To get there, alternative energy must be further developed and made available to consumers at a competitive cost. Businesses can begin to utilize renewable energy in areas such as heating and cooling, vehicles, lighting, and hot-water systems—and in doing so, create market demand. In short, the private sector stands to play a vital role in the energy revolution.
In the meantime, implementing energy-efficiency measures offers obvious payback for companies seeking relief from rising costs.
Getting Down to Business
Energy-efficient practices range from simple to complex: from shutting off equipment when not in use (30% to 40% of personal computers and printers are left running at night and on weekends and are idle for as much as 90% of the workday) and installing efficient light fixtures to finding a use for waste heat or reducing boiler blowdown.
* Ingleside Cogeneration L.P. operates a 440-megawatt cogeneration facility in Texas to provide power for the adjacent OxyChem and DuPont chemical facilities. Excess power is sold to nearly 75,000 homes and businesses. The high-efficiency, low-emissions facility will emit two million metric tons less carbon dioxide per year than a coal-fired steam and power generating facility.
* The corporation of London is the biggest buyer of green energy in the United Kingdom through service from London Electricity and Power. Since May 1999, when the U.K. deregulated its electricity market, every customer may sign up for green energy.
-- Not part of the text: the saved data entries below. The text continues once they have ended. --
<file path="src/hw/mmio_pkg.sv">
// MMIO address map
`default_nettype none

package mmio_pkg;

    // CPU side widths
    localparam int DATA_W = 16;
    localparam int ADDR_W = 16;

    // Peripheral side width
    localparam int BYTE_W = 8;

    // I/O window at the top of memory
    localparam logic [ADDR_W-1:0] IO_BASE = 16'hff00;

    // Byte addresses inside the window
    localparam logic [ADDR_W-1:0] LED_ADDR         = 16'hff00;
    localparam logic [ADDR_W-1:0] UART_DATA_ADDR   = 16'hff02;
    localparam logic [ADDR_W-1:0] UART_STATUS_ADDR = 16'hff03;

    // Kind of access presented by the CPU in one cycle
    typedef enum logic [1:0] {
        ACC_NONE,
        ACC_READ,
        ACC_WRITE
    } access_e;

endpackage

`default_nettype wire

</file>
<file path="src/hw/uart_pkg.sv">
// UART definitions
`default_nettype none

package uart_pkg;

    // Baud timing and 8N1 framing
    localparam int CLKS_PER_BIT = 16;
    localparam int FRAME_BITS   = 10;

    typedef enum logic [1:0] {
        TX_IDLE,
        TX_START,
        TX_DATA,
        TX_STOP
    } tx_state_e;

    typedef enum logic [1:0] {
        RX_IDLE,
        RX_START,
        RX_DATA,
        RX_STOP
    } rx_state_e;

    // Status byte layout, upper bits read as zero
    localparam int STAT_RX_VALID   = 0;
    localparam int STAT_TX_BUSY    = 1;
    localparam int STAT_RX_OVERRUN = 2;
    localparam int STAT_FRAME_ERR  = 3;

endpackage

`default_nettype wire

</file>
<file path="src/hw/periph_if.sv">
// Peripheral access interface
`timescale 1ns/1ps
`default_nettype none

interface periph_if;

    // Single-cycle strobes from the decoder
    logic wr;
    logic rd;

    logic [mmio_pkg::BYTE_W-1:0] wdata;
    logic [mmio_pkg::BYTE_W-1:0] rdata;

    modport host (
        output wr,
        output rd,
        output wdata,
        input  rdata
    );

    modport dev (
        input  wr,
        input  rd,
        input  wdata,
        output rdata
    );

endinterface

`default_nettype wire

</file>
<file path="src/hw/led_port.sv">
// LED output port
`timescale 1ns/1ps
`default_nettype none

module led_port (
    input  logic                        clk,
    input  logic                        arst_n,
    periph_if.dev                       bus,
    output logic [mmio_pkg::BYTE_W-1:0] led_out
);

    logic [mmio_pkg::BYTE_W-1:0] led_reg;

    always_ff @(posedge clk or negedge arst_n) begin
        if (!arst_n) begin
            led_reg <= '0;
        end else if (bus.wr) begin
            led_reg <= bus.wdata;
        end
    end

    // Pins and readback share the register
    assign led_out   = led_reg;
    assign bus.rdata = led_reg;

endmodule

`default_nettype wire

</file>
<file path="src/hw/uart_tx.sv">
// UART transmitter
`timescale 1ns/1ps
`default_nettype none

module uart_tx (
    input  logic                        clk,
    input  logic                        arst_n,
    input  logic                        start,
    input  logic [mmio_pkg::BYTE_W-1:0] data,
    output logic                        busy,
    output logic                        tx
);

    uart_pkg::tx_state_e state;

    logic [$clog2(uart_pkg::CLKS_PER_BIT)-1:0] bit_timer;
    logic [$clog2(uart_pkg::FRAME_BITS-2)-1:0] bit_idx;
    logic [mmio_pkg::BYTE_W-1:0]               shreg;
    logic                                      bit_end;

    assign bit_end = (bit_timer == uart_pkg::CLKS_PER_BIT - 1);
    assign busy    = (state != uart_pkg::TX_IDLE);

    always_ff @(posedge clk or negedge arst_n) begin
        if (!arst_n) begin
            state     <= uart_pkg::TX_IDLE;
            bit_timer <= '0;
            bit_idx   <= '0;
        end else begin
            case (state)
                uart_pkg::TX_IDLE: begin
                    bit_timer <= '0;
                    if (start) begin
                        state <= uart_pkg::TX_START;
                    end
                end
                uart_pkg::TX_START: begin
                    bit_timer <= bit_timer + 1'b1;
                    if (bit_end) begin
                        state   <= uart_pkg::TX_DATA;
                        bit_idx <= '0;
                    end
                end
                uart_pkg::TX_DATA: begin
                    bit_timer <= bit_timer + 1'b1;
                    if (bit_end) begin
                        if (bit_idx == uart_pkg::FRAME_BITS - 3) begin
                            state <= uart_pkg::TX_STOP;
                        end
                        bit_idx <= bit_idx + 1'b1;
                    end
                end
                default: begin
                    bit_timer <= bit_timer + 1'b1;
                    if (bit_end) begin
                        state <= uart_pkg::TX_IDLE;
                    end
                end
            endcase
        end
    end

    // LSB first
    always_ff @(posedge clk) begin
        if (state == uart_pkg::TX_IDLE && start) begin
            shreg <= data;
        end else if (state == uart_pkg::TX_DATA && bit_end) begin
            shreg <= shreg >> 1;
        end
    end

    // Registered line, one cycle behind the state
    always_ff @(posedge clk or negedge arst_n) begin
        if (!arst_n) begin
            tx <= 1'b1;
        end else begin
            case (state)
                uart_pkg::TX_START: tx <= 1'b0;
                uart_pkg::TX_DATA:  tx <= shreg[0];
                default:            tx <= 1'b1;
            endcase
        end
    end

endmodule

`default_nettype wire

</file>
<file path="src/hw/uart_rx.sv">
// UART receiver
`timescale 1ns/1ps
`default_nettype none

module uart_rx (
    input  logic                        clk,
    input  logic                        arst_n,
    input  logic                        rx,
    output logic [mmio_pkg::BYTE_W-1:0] data,
    output logic                        done,
    output logic                        frame_err
);

    uart_pkg::rx_state_e state;

    logic [$clog2(uart_pkg::CLKS_PER_BIT)-1:0] bit_timer;
    logic [$clog2(uart_pkg::FRAME_BITS-2)-1:0] bit_idx;
    logic [mmio_pkg::BYTE_W-1:0]               shreg;
    logic                                      rx_meta;
    logic                                      rx_sync;
    logic                                      rx_prev;
    logic                                      bit_end;

    // Two-flop synchronizer plus a history bit for edge detection
    always_ff @(posedge clk or negedge arst_n) begin
        if (!arst_n) begin
            rx_meta <= 1'b1;
            rx_sync <= 1'b1;
            rx_prev <= 1'b1;
        end else begin
            rx_meta <= rx;
            rx_sync <= rx_meta;
            rx_prev <= rx_sync;
        end
    end

    assign bit_end = (bit_timer == uart_pkg::CLKS_PER_BIT - 1);

    always_ff @(posedge clk or negedge arst_n) begin
        if (!arst_n) begin
            state     <= uart_pkg::RX_IDLE;
            bit_timer <= '0;
            bit_idx   <= '0;
            done      <= 1'b0;
            frame_err <= 1'b0;
        end else begin
            done <= 1'b0;
            case (state)
                uart_pkg::RX_IDLE: begin
                    bit_timer <= '0;
                    if (rx_prev && !rx_sync) begin
                        state <= uart_pkg::RX_START;
                    end
                end
                uart_pkg::RX_START: begin
                    bit_timer <= bit_timer + 1'b1;
                    // Middle of the start bit, a glitch returns to idle
                    if (bit_timer == uart_pkg::CLKS_PER_BIT / 2 - 1) begin
                        bit_timer <= '0;
                        bit_idx   <= '0;
                        state     <= rx_sync ? uart_pkg::RX_IDLE : uart_pkg::RX_DATA;
                    end
                end
                uart_pkg::RX_DATA: begin
                    bit_timer <= bit_timer + 1'b1;
                    if (bit_end) begin
                        if (bit_idx == uart_pkg::FRAME_BITS - 3) begin
                            state <= uart_pkg::RX_STOP;
                        end
                        bit_idx <= bit_idx + 1'b1;
                    end
                end
                default: begin
                    bit_timer <= bit_timer + 1'b1;
                    if (bit_end) begin
                        done      <= 1'b1;
                        frame_err <= !rx_sync;
                        state     <= uart_pkg::RX_IDLE;
                    end
                end
            endcase
        end
    end

    // Data bits arrive LSB first
    always_ff @(posedge clk) begin
        if (state == uart_pkg::RX_DATA && bit_end) begin
            shreg <= {rx_sync, shreg[mmio_pkg::BYTE_W-1:1]};
        end
    end

    assign data = shreg;

endmodule

`default_nettype wire

</file>
<file path="src/hw/uart_controller.sv">
// UART register block
`timescale 1ns/1ps
`default_nettype none

module uart_controller (
    input  logic                        clk,
    input  logic                        arst_n,
    periph_if.dev                       bus,
    output logic [mmio_pkg::BYTE_W-1:0] status,
    input  logic                        rx,
    output logic                        tx
);

    logic                        tx_busy;
    logic                        tx_start;
    logic [mmio_pkg::BYTE_W-1:0] rx_byte;
    logic                        rx_done;
    logic                        rx_ferr;
    logic [mmio_pkg::BYTE_W-1:0] rx_data;
    logic                        rx_valid;
    logic                        rx_overrun;
    logic                        frame_err;

    // Writes while a frame is in flight are dropped
    assign tx_start = bus.wr && !tx_busy;

    uart_tx u_tx (
        .clk    (clk),
        .arst_n (arst_n),
        .start  (tx_start),
        .data   (bus.wdata),
        .busy   (tx_busy),
        .tx     (tx)
    );

    uart_rx u_rx (
        .clk       (clk),
        .arst_n    (arst_n),
        .rx        (rx),
        .data      (rx_byte),
        .done      (rx_done),
        .frame_err (rx_ferr)
    );

    always_ff @(posedge clk or negedge arst_n) begin
        if (!arst_n) begin
            rx_data    <= '0;
            rx_valid   <= 1'b0;
            rx_overrun <= 1'b0;
            frame_err  <= 1'b0;
        end else begin
            if (bus.rd) begin
                rx_valid   <= 1'b0;
                rx_overrun <= 1'b0;
                frame_err  <= 1'b0;
            end
            // A new byte wins over a read in the same cycle
            if (rx_done) begin
                rx_data  <= rx_byte;
                rx_valid <= 1'b1;
                if (rx_valid && !bus.rd) begin
                    rx_overrun <= 1'b1;
                end
                if (rx_ferr) begin
                    frame_err <= 1'b1;
                end
            end
        end
    end

    assign bus.rdata = rx_data;

    always_comb begin
        status                            = '0;
        status[uart_pkg::STAT_RX_VALID]   = rx_valid;
        status[uart_pkg::STAT_TX_BUSY]    = tx_busy;
        status[uart_pkg::STAT_RX_OVERRUN] = rx_overrun;
        status[uart_pkg::STAT_FRAME_ERR]  = frame_err;
    end

    // Busy only ever rises from an accepted write
    a_busy_from_write: assert property (@(posedge clk) disable iff (!arst_n)
        $rose(tx_busy) |-> $past(bus.wr));

    // Start bit appears on the line the edge after busy
    a_start_bit: assert property (@(posedge clk) disable iff (!arst_n)
        tx_start |=> tx_busy ##1 !tx);

endmodule

`default_nettype wire

</file>
<file path="src/hw/mmio.sv">
// Memory-mapped I/O block
`timescale 1ns/1ps
`default_nettype none

module mmio (
    input  logic                        clk,
    input  logic                        arst_n,
    input  logic                        en,
    input  logic                        write_enable,
    input  logic                        byte_select,
    input  logic                        byte_enable,
    input  logic [mmio_pkg::ADDR_W-1:0] addr,
    input  logic [mmio_pkg::DATA_W-1:0] data_in,
    output logic [mmio_pkg::DATA_W-1:0] data_out,
    output logic                        serviced_read,
    output logic [mmio_pkg::BYTE_W-1:0] led_out,
    input  logic                        rx,
    output logic                        tx
);

    mmio_pkg::access_e           acc;
    logic [mmio_pkg::ADDR_W-1:0] byte_addr;
    logic [mmio_pkg::BYTE_W-1:0] uart_status;
    logic [mmio_pkg::BYTE_W-1:0] rd_byte;

    periph_if led_if ();
    periph_if uart_if ();

    // Word address to byte address, bit 15 dropped
    assign byte_addr = {addr[14:0], byte_enable ? byte_select : 1'b0};

    assign acc = !en          ? mmio_pkg::ACC_NONE  :
                 write_enable ? mmio_pkg::ACC_WRITE : mmio_pkg::ACC_READ;

    assign led_if.wr    = (acc == mmio_pkg::ACC_WRITE) && (byte_addr == mmio_pkg::LED_ADDR);
    assign led_if.rd    = (acc == mmio_pkg::ACC_READ) && (byte_addr == mmio_pkg::LED_ADDR);
    assign led_if.wdata = data_in[mmio_pkg::BYTE_W-1:0];

    assign uart_if.wr    = (acc == mmio_pkg::ACC_WRITE) &&
                           (byte_addr == mmio_pkg::UART_DATA_ADDR);
    assign uart_if.rd    = (acc == mmio_pkg::ACC_READ) &&
                           (byte_addr == mmio_pkg::UART_DATA_ADDR);
    assign uart_if.wdata = data_in[mmio_pkg::BYTE_W-1:0];

    led_port u_led (
        .clk     (clk),
        .arst_n  (arst_n),
        .bus     (led_if),
        .led_out (led_out)
    );

    uart_controller u_uart (
        .clk    (clk),
        .arst_n (arst_n),
        .bus    (uart_if),
        .status (uart_status),
        .rx     (rx),
        .tx     (tx)
    );

    always_comb begin
        case (byte_addr)
            mmio_pkg::LED_ADDR:         rd_byte = led_if.rdata;
            mmio_pkg::UART_DATA_ADDR:   rd_byte = uart_if.rdata;
            mmio_pkg::UART_STATUS_ADDR: rd_byte = uart_status;
            default:                    rd_byte = '0;
        endcase
    end

    // Read data holds between reads
    always_ff @(posedge clk or negedge arst_n) begin
        if (!arst_n) begin
            data_out      <= '0;
            serviced_read <= 1'b0;
        end else begin
            serviced_read <= (acc == mmio_pkg::ACC_READ) && (byte_addr >= mmio_pkg::IO_BASE);
            if (acc == mmio_pkg::ACC_READ) begin
                data_out <= {{(mmio_pkg::DATA_W - mmio_pkg::BYTE_W){1'b0}}, rd_byte};
            end
        end
    end

    a_one_strobe: assert property (@(posedge clk) disable iff (!arst_n)
        $onehot0({led_if.wr, led_if.rd, uart_if.wr, uart_if.rd}));

    a_read_follows_request: assert property (@(posedge clk) disable iff (!arst_n)
        serviced_read |-> $past(en && !write_enable));

endmodule

`default_nettype wire

</file>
* SC Johnson headquarters building in Racine, Wisc., was designed for energy efficiency. Studies projected that the gross annual energy consumption will be approximately 73,000 BTUs per square foot—about 60% less than the average for similar buildings. This reduced energy consumption will save SC Johnson nearly $100,000 per year, according to statistics for average new construction in Wisconsin.
* Ford Motor Co. was the first to install solar panels at an auto-manufacturing plant. Ford’s Bridgend Engine Plant in Wales produces electricity for the 108,000-square-foot facility—electricity that would have generated 4,400 tons of greenhouse gases had it been produced through nonrenewable means. Ford also uses landfill gas to provide electricity for the Wayne Stamping and Assembly Plant in Michigan; it diverts excess energy to Detroit Edison, the local utility.
* Energy service companies provide service packages that typically include financing, installation, and maintenance of energy-saving capital improvements. Services are provided through performance contracts, which guarantee that payments will not exceed energy savings.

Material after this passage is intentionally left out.